Another feature of tropical cyclones that probably plays a role in forming and maintaining the eye is the eyewall convection. Convection in tropical cyclones is organized into long, narrow rainbands which are oriented in the same direction as the horizontal wind. Because these bands seem to spiral into the center of a tropical cyclone, they are sometimes called spiral bands. Along these bands, low-level convergence is a maximum, and therefore, upper-level divergence is most pronounced above. A direct circulation develops in which warm, moist air converges at the surface, ascends through these bands, diverges aloft, and descends on both sides of the bands. Subsidence is distributed over a wide area on the outside of the rainband but is concentrated in the small inside area. As the air subsides, adiabatic warming takes place, and the air dries. Because subsidence is concentrated on the inside of the band, the adiabatic warming is stronger inward from the band causing a sharp contrast in pressure falls across the band since warm air is lighter than cold air. Because of the pressure falls on the inside, the tangential winds around the tropical cyclone increase due to increased pressure gradient. Eventually, the band moves toward the center and encircles it and the eye and eyewall form (Willoughby 1979, 1990a, 1995).

Thus the cloud-free eye may be due to a combination of dynamically forced centrifuging of mass out of the eye into the eyewall and to a forced descent caused by the moist convection of the eyewall. This topic is certainly one that can use more research to ascertain which mechanism is primary.
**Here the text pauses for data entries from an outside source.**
--- design/flow/config.mk ---
export PLATFORM = sky130hd
export DESIGN_NAME = Computing
export DESIGN_NICKNAME = Computing
export VERILOG_FILES = /design/flow/design.v
export SDC_FILE = /design/flow/constraint.sdc
export NUM_CORES = 4
export LEC_CHECK = 1
export CORE_UTILIZATION = 30
--- design/flow/constraint.sdc ---
current_design Computing

set clk_period 18.3
set clk_io_pct 0.2

create_clock -name clk0 -period $clk_period [get_ports {clock}]

set non_clock_inputs [all_inputs -no_clocks]
set_input_delay [expr $clk_period * $clk_io_pct] -clock clk0 $non_clock_inputs
set_output_delay [expr $clk_period * $clk_io_pct] -clock clk0 [all_outputs]
--- design/flow/design.v ---
module Computing(
  input         clock,
  input         reset,
  input         io_out_ready,
  output        io_out_valid,
  output [31:0] io_out_bits_x,
  output [31:0] io_out_bits_y,
  output        io_in_ready,
  input         io_in_valid,
  input  [31:0] io_in_bits_x,
  input  [31:0] io_in_bits_y
);
  reg [1:0] stateReg;  
  reg [31:0] xReg;  
  reg [31:0] yReg;  
  reg [3:0] cntReg;  
  wire  _T_2 = 2'h0 == stateReg;  
  wire [31:0] _GEN_0 = io_in_valid ? $signed(io_in_bits_x) : $signed(xReg);  
  wire [31:0] _GEN_1 = io_in_valid ? $signed(io_in_bits_y) : $signed(yReg);  
  wire  _T_3 = 2'h1 == stateReg;  
  wire [35:0] _T_4 = $signed(xReg) * 4'sh5;  
  wire [34:0] _T_5 = $signed(yReg) * 3'sh3;  
  wire [35:0] _GEN_16 = {{1{_T_5[34]}},_T_5};  
  wire [35:0] _T_8 = $signed(_T_4) + $signed(_GEN_16);  
  wire [34:0] _T_9 = $signed(xReg) * 3'sh3;  
  wire [34:0] _T_10 = $signed(yReg) * 3'sh2;  
  wire [34:0] _T_13 = $signed(_T_9) - $signed(_T_10);  
  wire [3:0] _T_16 = cntReg + 4'h1;  
  wire  _T_17 = 2'h2 == stateReg;  
  wire [1:0] _GEN_6 = io_out_ready ? 2'h0 : stateReg;  
  wire [35:0] _GEN_8 = _T_3 ? $signed(_T_8) : $signed({{4{xReg[31]}},xReg});  
  wire [34:0] _GEN_9 = _T_3 ? $signed(_T_13) : $signed({{3{yReg[31]}},yReg});  
  wire [35:0] _GEN_12 = _T_2 ? $signed({{4{_GEN_0[31]}},_GEN_0}) : $signed(_GEN_8);  
  wire [34:0] _GEN_13 = _T_2 ? $signed({{3{_GEN_1[31]}},_GEN_1}) : $signed(_GEN_9);  
  assign io_out_valid = stateReg == 2'h2;  
  assign io_out_bits_x = xReg;  
  assign io_out_bits_y = yReg;  
  assign io_in_ready = stateReg == 2'h0;  
  always @(posedge clock) begin
    if (reset) begin  
      stateReg <= 2'h0;  
    end else if (_T_2) begin  
      if (io_in_valid) begin  
        stateReg <= 2'h1;  
      end
    end else if (_T_3) begin  
      if (cntReg == 4'h8) begin  
        stateReg <= 2'h2;  
      end
    end else if (_T_17) begin  
      stateReg <= _GEN_6;
    end
    if (reset) begin  
      xReg <= 32'sh0;  
    end else begin
      xReg <= _GEN_12[31:0];
    end
    if (reset) begin  
      yReg <= 32'sh0;  
    end else begin
      yReg <= _GEN_13[31:0];
    end
    if (reset) begin  
      cntReg <= 4'h0;  
    end else if (_T_2) begin  
      if (io_in_valid) begin  
        cntReg <= 4'h1;  
      end
    end else if (_T_3) begin  
      if (!(cntReg == 4'h8)) begin  
        cntReg <= _T_16;  
      end
    end
  end
endmodule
Some of the most intense tropical cyclones exhibit concentric eyewalls, two or more eyewall structures centered at the circulation center of the storm (Willoughby et al. 1982, Willoughby 1990a). Just as the inner eyewall forms, convection surrounding the eyewall can become organized into distinct rings. Eventually, the inner eye begins to feel the effects of the subsidence resulting from the outer eyewall, and the inner eyewall weakens, to be replaced by the outer eyewall. The pressure rises due to the destruction of the inner eyewall are usually more rapid than the pressure falls due to the intensification of the outer eyewall, and the cyclone itself weakens for a short period of time.